Last but not least, the structure of convolution neural network is built on FPGA.
The FPGA I use is Xilinx's xc6slx45, and the following is the final resource usage
One of the most important design is to solve the problem of two-dimensional convolution, I used the shift RAM IP core
But there's a problem with using it: you need to get rid of some invalid data. Specifically as follows:
At the same time, this structure can also be used on maxpooling.

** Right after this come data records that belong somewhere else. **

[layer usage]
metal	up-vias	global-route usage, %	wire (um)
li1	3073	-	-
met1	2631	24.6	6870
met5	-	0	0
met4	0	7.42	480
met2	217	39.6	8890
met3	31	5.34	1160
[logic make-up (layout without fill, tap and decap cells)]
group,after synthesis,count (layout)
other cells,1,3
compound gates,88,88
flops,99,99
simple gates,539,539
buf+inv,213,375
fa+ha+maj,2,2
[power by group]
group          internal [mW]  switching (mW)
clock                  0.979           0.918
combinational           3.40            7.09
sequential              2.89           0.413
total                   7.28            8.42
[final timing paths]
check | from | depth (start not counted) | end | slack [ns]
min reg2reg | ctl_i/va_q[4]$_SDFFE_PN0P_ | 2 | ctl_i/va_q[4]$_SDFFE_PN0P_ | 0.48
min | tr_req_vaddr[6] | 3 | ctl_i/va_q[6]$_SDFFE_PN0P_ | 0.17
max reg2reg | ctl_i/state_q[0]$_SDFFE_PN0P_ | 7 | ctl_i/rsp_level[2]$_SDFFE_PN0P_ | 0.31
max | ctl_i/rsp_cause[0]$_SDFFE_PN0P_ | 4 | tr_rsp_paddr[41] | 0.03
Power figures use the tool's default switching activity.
==> config.mk <==
export PLATFORM = sky130hd
export DESIGN_NAME = priv_status_ctl
export DESIGN_NICKNAME = d
export VERILOG_FILES = /design/src/rtl/psr_pkg.sv /design/src/rtl/psr_state.sv /design/src/rtl/psr_mode_dec.sv /design/src/rtl/psr_access.sv /design/src/rtl/psr_irq_gate.sv /design/src/rtl/priv_status_ctl.sv
export SDC_FILE = /design/constraint.sdc
export NUM_CORES = 1
export LEC_CHECK = 0
export ABC_AREA = 0
export BUFFER_PORTS_ARGS = -buffer_cell sky130_fd_sc_hd__buf_4
export CAP_MARGIN = 20
export CORE_ASPECT_RATIO = 1.5
export CORE_UTILIZATION = 35
export DETAILED_ROUTE_END_ITERATION = 10
export PLACE_DENSITY = 0.76
export SLEW_MARGIN = 20
export SYNTH_ARGS = -nofsm -noshare
export SYNTH_HDL_FRONTEND = slang
export SYNTH_SLANG_ARGS = --single-unit
==> constraint.sdc <==
create_clock -name clk -period 2.1 [get_ports clk]
set_input_delay 0.21 -clock clk [delete_from_list [all_inputs] [get_ports clk]]
set_output_delay 0.21 -clock clk [all_outputs]
set_load 0.01 [all_outputs]
==> src/rtl/psr_pkg.sv <==
package psr_pkg;

   // field positions of the status word
   localparam int B_IEN = 0;
   localparam int B_EXC = 1;
   localparam int B_ERR = 2;
   localparam int B_PM  = 3;   // two bits: B_PM+1 : B_PM
   localparam int B_WU  = 5;
   localparam int B_WS  = 6;
   localparam int B_WK  = 7;
   localparam int B_IM  = 8;   // mask field starts here
   localparam int B_SR  = 20;
   localparam int B_TS  = 21;
   localparam int B_BEV = 22;
   localparam int STAT_MIN_W = B_BEV + 1;
   localparam int IM_MAX_W   = B_SR - B_IM;

   typedef enum logic [1:0] {
      PRIV_KERN = 2'b00,
      PRIV_SUPV = 2'b01,
      PRIV_USER = 2'b10
   } priv_e;

   localparam logic [1:0] SEG_KERN = 2'b00;
   localparam logic [1:0] SEG_SUPV = 2'b01;
   localparam logic [1:0] SEG_USER = 2'b10;

endpackage

==> src/rtl/psr_state.sv <==
module psr_state
   import psr_pkg::*;
#(
   parameter int DATA_W = 32,
   parameter int IRQ_N  = 8
) (
   input  logic              clk,
   input  logic              cold_rst,
   input  logic              soft_rst,
   input  logic              nmi,
   input  logic              exc_enter,
   input  logic              exc_return,
   input  logic              wr_en,
   input  logic [DATA_W-1:0] wr_data,
   output logic [DATA_W-1:0] stat_q
);

   localparam logic [DATA_W-1:0] ONE = DATA_W'(1);
   localparam logic [DATA_W-1:0] IM_MASK = ((ONE << IRQ_N) - ONE) << B_IM;
   localparam logic [DATA_W-1:0] WR_MASK =
      (ONE << B_IEN) | (ONE << B_EXC) | (ONE << B_ERR) |
      (ONE << B_PM)  | (ONE << (B_PM + 1)) |
      (ONE << B_WU)  | (ONE << B_WS)  | (ONE << B_WK) |
      IM_MASK |
      (ONE << B_SR)  | (ONE << B_TS)  | (ONE << B_BEV);
   // undefined bits are forced to zero so that simulation stays deterministic
   localparam logic [DATA_W-1:0] COLD_VAL = (ONE << B_ERR) | (ONE << B_BEV);

   logic [DATA_W-1:0] stat_d;

   always_comb begin
      stat_d = stat_q;
      if (soft_rst || nmi) begin
         stat_d[B_SR]  = 1'b1;
         stat_d[B_ERR] = 1'b1;
         stat_d[B_BEV] = 1'b1;
      end else if (exc_enter) begin
         stat_d[B_EXC] = 1'b1;
      end else if (exc_return) begin
         if (stat_q[B_ERR]) begin
            stat_d[B_ERR] = 1'b0;
         end else begin
            stat_d[B_EXC] = 1'b0;
         end
      end else if (wr_en) begin
         stat_d = wr_data & WR_MASK;
      end
   end

   always_ff @(posedge clk) begin
      if (cold_rst) begin
         stat_q <= COLD_VAL;
      end else begin
         stat_q <= stat_d;
      end
   end

endmodule

==> src/rtl/psr_mode_dec.sv <==
module psr_mode_dec
   import psr_pkg::*;
#(
   parameter bit RSVD_AS_USER = 1'b1   // privilege field 11: user (1) or kernel (0)
) (
   input  logic       exc_lvl,
   input  logic       err_lvl,
   input  logic [1:0] pm_fld,
   input  logic       wide_k,
   input  logic       wide_s,
   input  logic       wide_u,
   output priv_e      mode,
   output logic       op64_ok
);

   always_comb begin
      if (exc_lvl || err_lvl) begin
         mode = PRIV_KERN;
      end else begin
         unique case (pm_fld)
            2'b00:   mode = PRIV_KERN;
            2'b01:   mode = PRIV_SUPV;
            2'b10:   mode = PRIV_USER;
            default: mode = RSVD_AS_USER ? PRIV_USER : PRIV_KERN;
         endcase
      end
   end

   logic unused_wide_k;
   assign unused_wide_k = wide_k;   // kernel level always allows wide operations

   always_comb begin
      unique case (mode)
         PRIV_SUPV: op64_ok = wide_s;
         PRIV_USER: op64_ok = wide_u;
         default:   op64_ok = 1'b1;
      endcase
   end

endmodule

==> src/rtl/psr_access.sv <==
module psr_access
   import psr_pkg::*;
(
   input  priv_e      mode,
   input  logic       acc_req,
   input  logic [1:0] acc_seg,
   input  logic [1:0] miss_seg,
   input  logic       wide_k,
   input  logic       wide_s,
   input  logic       wide_u,
   output logic       acc_fault,
   output logic       xrefill_sel
);

   logic allowed;

   always_comb begin
      unique case (acc_seg)
         SEG_KERN: allowed = (mode == PRIV_KERN);
         SEG_SUPV: allowed = (mode != PRIV_USER);
         SEG_USER: allowed = 1'b1;
         default:  allowed = 1'b0;
      endcase
      acc_fault = acc_req && !allowed;
   end

   always_comb begin
      unique case (miss_seg)
         SEG_KERN: xrefill_sel = wide_k;
         SEG_SUPV: xrefill_sel = wide_s;
         SEG_USER: xrefill_sel = wide_u;
         default:  xrefill_sel = 1'b0;
      endcase
   end

endmodule

==> src/rtl/psr_irq_gate.sv <==
module psr_irq_gate #(
   parameter int IRQ_N = 8
) (
   input  logic             ien,
   input  logic             exc_lvl,
   input  logic             err_lvl,
   input  logic [IRQ_N-1:0] mask,
   input  logic [IRQ_N-1:0] pend,
   output logic             irq
);

   logic [IRQ_N-1:0] hit;

   for (genvar i = 0; i < IRQ_N; i++) begin : g_line
      assign hit[i] = pend[i] & mask[i];
   end

   assign irq = ien && !exc_lvl && !err_lvl && (|hit);

endmodule

==> src/rtl/priv_status_ctl.sv <==
module priv_status_ctl
   import psr_pkg::*;
#(
   parameter int DATA_W       = 32,
   parameter int IRQ_N        = 8,
   parameter bit RSVD_AS_USER = 1'b1
) (
   input  logic              clk,
   input  logic              cold_rst,
   input  logic              soft_rst,
   input  logic              nmi,
   input  logic              wr_en,
   input  logic [DATA_W-1:0] wr_data,
   output logic [DATA_W-1:0] rd_data,
   input  logic              exc_enter,
   input  logic              exc_return,
   input  logic [IRQ_N-1:0]  irq_pend,
   input  logic              acc_req,
   input  logic [1:0]        acc_seg,
   input  logic [1:0]        miss_seg,
   output logic [1:0]        cur_mode,
   output logic              irq_req,
   output logic              acc_fault,
   output logic              xrefill_sel,
   output logic              op64_ok
);

   if (DATA_W < STAT_MIN_W) begin : g_bad_width
      $error("priv_status_ctl: DATA_W too small for the status layout");
   end
   if (IRQ_N < 1 || IRQ_N > IM_MAX_W) begin : g_bad_irq
      $error("priv_status_ctl: IRQ_N out of range");
   end

   logic [DATA_W-1:0] stat;
   priv_e             mode;

   psr_state #(
      .DATA_W (DATA_W),
      .IRQ_N  (IRQ_N)
   ) u_state (
      .clk        (clk),
      .cold_rst   (cold_rst),
      .soft_rst   (soft_rst),
      .nmi        (nmi),
      .exc_enter  (exc_enter),
      .exc_return (exc_return),
      .wr_en      (wr_en),
      .wr_data    (wr_data),
      .stat_q     (stat)
   );

   psr_mode_dec #(
      .RSVD_AS_USER (RSVD_AS_USER)
   ) u_mode (
      .exc_lvl (stat[B_EXC]),
      .err_lvl (stat[B_ERR]),
      .pm_fld  (stat[B_PM +: 2]),
      .wide_k  (stat[B_WK]),
      .wide_s  (stat[B_WS]),
      .wide_u  (stat[B_WU]),
      .mode    (mode),
      .op64_ok (op64_ok)
   );

   psr_access u_access (
      .mode        (mode),
      .acc_req     (acc_req),
      .acc_seg     (acc_seg),
      .miss_seg    (miss_seg),
      .wide_k      (stat[B_WK]),
      .wide_s      (stat[B_WS]),
      .wide_u      (stat[B_WU]),
      .acc_fault   (acc_fault),
      .xrefill_sel (xrefill_sel)
   );

   psr_irq_gate #(
      .IRQ_N (IRQ_N)
   ) u_irq (
      .ien     (stat[B_IEN]),
      .exc_lvl (stat[B_EXC]),
      .err_lvl (stat[B_ERR]),
      .mask    (stat[B_IM +: IRQ_N]),
      .pend    (irq_pend),
      .irq     (irq_req)
   );

   assign rd_data  = stat;
   assign cur_mode = mode;

endmodule

==> flow_metrics.tcl <==
set metrics [dict create \
    crit_arrival_ns 1.79 \
    grt_setup_unrepaired "false" \
    post-place-cells 223 \
    synth_ff_type "dfxtp_1" \
    drtAntennaViolNets 0 \
    finalCriticalPeriod_ns 2.00 \
    fp-row-count 25 \
    grt_pass1_vias 1061 \
    routed_wl_um 2900 \
    slew-limit-headroom 0.639 \
    worstSkewPairLatency_ns 0.26 \
    yosysTopAreaCellShare 0.320 \
    vdd_drop_max_mv 0.361 \
    reg_top3 "u_state.stat_q x19" \
    syn-instance-count 130 \
    timing.setup.tns_ns 0 \
    clockBufferDepth 2 \
    finalHoldViolCount 0 \
    synth_seq_area_share 0.320 \
    ys_top_cells_by_count "buf_4, dfxtp_1, nand2b_1" \
    clock-skew-final_ns 0.000459 \
    dpl.hpwl_um 2160 \
    tightest_slew_ns 0.541 \
    layout-drive-gt1-share 0.455 \
    drcViolationCount 0 \
    place.gp.congestion 0.748 \
    cts.sinks 19 \
    max_freq_mhz 500 \
    die_h_um 73.4 \
    num_vias 1100 \
    core_sq_um 3190 \
    grt_max_degree 34 \
    drv.max_cap_violation_count 0 \
    antenna_found_initial 0 \
    area_growth_pct 39.5 \
    setup_viol 0 \
    critPathMaxFanout 4 \
    path_class "flop to primary output" \
    ys_warn_count 0 \
    finalCritPeriodShare 0.952 \
    largest_register "u_state.stat_q" \
    wl_per_cell_um 12.8 \
    post-cts-setup-buffers 0 \
    hold_path_class "primary input to flop" \
    synth_edf_count 0 \
    num_io_pins 90 \
    numCtsBuffers 3 \
    cts_root_buf "clkbuf_8" \
    ys_async_sr_fraction 0 \
    required_ns 1.89 \
    critPathCaptureType "primary output" \
    die-area_sq_um 3640 \
    via_per_inst 4.85 \
    grt_overflow_total 0 \
    whs_ns 0.158 \
    drtIter0Drc 21 \
    htreeDepth 1 \
    io_buffers 63 \
    clk_pin_slew_ns 0.08 \
    num-nets-final 243 \
    cts_tree "yes" \
    diodes 0 \
    synth.avg_cell_area_sq_um 9.15 \
    largest_register_ffs 19 \
    synthTopCellsByArea "dfxtp_1, buf_4, nand4b_1, nand2b_1, o21ai_2" \
    status "completed" \
    yosysMostFrequentCell "buf_4" \
    synth-seq-cells 19 \
    powerDensity_nw_per_um2 462 \
    die_w_um 49.6 \
    startpoint_type "flop" \
    dr.pass1.iters 4 \
    yosysUniqueCellTypes 31 \
    synth.cell_area_sq_um 1190 \
    grt_pass1_wl_um 4600 \
    leakage_uw 0.000723 \
    initial_utilization 0.373 \
    grt_usage 0.160 \
    yosysTopAreaCell "dfxtp_1" \
    fin_cells 227 \
    cts_hold_buf 0 \
    slew_viol_final 0 \
]
[where the power goes]
part           internal, uW  switching, uW  leakage, uW
Sequential              367           7.24     0.000154
Combinational          77.1           56.3     0.000548
Clock                   134            126    0.0000217
[critical path: stages, from the launching register on]
cell	delay (ns)
dfxtp_2	0.36
nor4b_4	0.32
inv_1	0.10
ha_1	0.18
or3_1	0.30
a21boi_1	0.14
buf_4	0.13
[timing repair]
| item | CTS | global route |
|---|---|---|
| setup endpoints to repair | 1 | 1 |
| gates resized for setup | 1 | 3 |
| pin swaps | 0 | 1 |
[layout make-up]
type | instances | area, sq um
Fill cell | 335 | 1530
Multi-Input combinational cell | 96 | 676
Timing Repair Buffer | 66 | 495
Sequential cell | 19 | 383
Tap cell | 40 | 50.0
Clock buffer | 3 | 41.3
Clock inverter | 1 | 7.51
Inverter | 2 | 7.51
[worst paths after layout]
path / from / depth (start not counted) / to / slack (ns)
min reg2reg: u_state.stat_q[0] / 2 / u_state.stat_q[0] / 0.49
max: u_state.stat_q[4] / 6 / acc_fault / 0.1
min: wr_data[2] / 3 / u_state.stat_q[2] / 0.16
max reg2reg: u_state.stat_q[2] / 3 / u_state.stat_q[1] / 1.24
[cell families (layout without fill, tap and decap cells)]
logic type,Yosys count,count (layout),share of synthesized area
compound gates,29,29,0.175
fa+ha+maj,3,3,0.0315
buf+inv,27,72,0.163
flops,19,19,0.320
mux,3,3,0.0252
other cells,1,13,0.00315
simple gates,48,48,0.283
[per-layer routing]
layer | routed length [um] | up-vias | track usage
li1 | - | 547 | -
met1 | 1200 | 510 | 0.189
met2 | 1510 | 41 | 0.291
met3 | 161 | 2 | 0.0207
met4 | 24 | 0 | 0.0571
met5 | 0 | - | 0
[per-stage QoR]
step	worst slack [ns]	util	area, sq um	total power, uW
4_1_cts	0.0311	0.520	1660	773
3_5_place_dp	0.273	0.502	1600	515
6_report	0.0999	0.520	1660	767
2_1_floorplan	0.226	-	1240	457
5_1_grt	0.000643	0.520	1660	799
3_3_place_gp	0.314	0.502	1600	513
[cell usage in the layout (no fill, tap or decap), types with 3 or more instances in the layout]
cell type	count
conb_1	13
ha_1	3
clkbuf_8	3
nand2b_1	17
o21ai_0	9
o21ai_2	10
dfxtp_1	17
mux2i_1	3
nand2_1	5
buf_4	66
nand4b_1	15
nor2_1	3
No activity file was read; power rests on OpenSTA's default activity.
$ cat src/rtl/membank_rom_addr.sv
module membank_rom_addr #(
    parameter int ROM_WIN_LOG2 = 12
) (
    input  logic [ROM_WIN_LOG2-1:0] addr_lo,
    input  logic                    rom_small,
    output logic [ROM_WIN_LOG2-1:0] rom_addr
);
    localparam int TOP = ROM_WIN_LOG2 - 1;

    for (genvar i = 0; i < ROM_WIN_LOG2; i++) begin : g_bit
        if (i == TOP) begin : g_fold
            assign rom_addr[i] = addr_lo[i] & ~rom_small;
        end else begin : g_pass
            assign rom_addr[i] = addr_lo[i];
        end
    end
endmodule

$ cat src/rtl/mem_bank_decoder.sv
module mem_bank_decoder
    import membank_pkg::*;
#(
    parameter int                ADDR_W       = 16,
    parameter int                PORT_W       = 8,
    parameter int                DATA_W       = 8,
    parameter logic [7:0]        CMD_PORT     = 8'h1D,
    parameter logic [ADDR_W-1:0] SPLIT_BASE   = 16'hC000,
    parameter int                STEP_LOG2    = 10,
    parameter int                ROM_WIN_LOG2 = 12
) (
    input  logic                    clk,
    input  logic                    rst,
    input  logic                    io_wr,
    input  logic [PORT_W-1:0]       io_port,
    input  logic [DATA_W-1:0]       io_wdata,
    input  logic                    rom_en_we,
    input  logic                    rom_en_val,
    input  logic                    rom_2k,
    input  logic                    mem_req,
    input  logic                    mem_wr,
    input  logic [ADDR_W-1:0]       addr,
    output logic                    cs_bank0,
    output logic                    cs_bank1,
    output logic                    cs_common,
    output logic                    cs_rom,
    output logic [ROM_WIN_LOG2-1:0] rom_addr
);
    map_cfg_t  cfg;
    chip_sel_t sel;
    logic      above_split;
    logic      in_rom_win;

    membank_cfg_reg #(
        .PORT_W   (PORT_W),
        .DATA_W   (DATA_W),
        .CMD_PORT (CMD_PORT)
    ) u_cfg (
        .clk        (clk),
        .rst        (rst),
        .io_wr      (io_wr),
        .io_port    (io_port),
        .io_wdata   (io_wdata),
        .rom_en_we  (rom_en_we),
        .rom_en_val (rom_en_val),
        .cfg        (cfg)
    );

    membank_region #(
        .ADDR_W       (ADDR_W),
        .SPLIT_BASE   (SPLIT_BASE),
        .STEP_LOG2    (STEP_LOG2),
        .ROM_WIN_LOG2 (ROM_WIN_LOG2)
    ) u_region (
        .addr        (addr),
        .split       (cfg.split),
        .above_split (above_split),
        .in_rom_win  (in_rom_win)
    );

    membank_select u_sel (
        .mem_req     (mem_req),
        .mem_wr      (mem_wr),
        .above_split (above_split),
        .in_rom_win  (in_rom_win),
        .cfg         (cfg),
        .sel         (sel)
    );

    membank_rom_addr #(
        .ROM_WIN_LOG2 (ROM_WIN_LOG2)
    ) u_rom_addr (
        .addr_lo   (addr[ROM_WIN_LOG2-1:0]),
        .rom_small (rom_2k),
        .rom_addr  (rom_addr)
    );

    assign cs_bank0  = sel.bank0;
    assign cs_bank1  = sel.bank1;
    assign cs_common = sel.common;
    assign cs_rom    = sel.rom;
endmodule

Activation function uses Relu, in Verilog only need one line of code to be able to handle
The entire design takes shift RAM (used to do two-dimensional convolution), block RAM (Do data caching, cache intermediate results), ROM (store pictures and parameters). Because this chip DSP only 58, each volume kernel size is 5x5, therefore calculates each convolution to need 25 DSP multiplication, therefore calculates the parallelism degree to be 2, simultaneously calculates 2 feature map altogether consumes the DSP 50. In order to save resources, the multiplier of the second layer convolution layer is also used to reuse the first layer multiplier.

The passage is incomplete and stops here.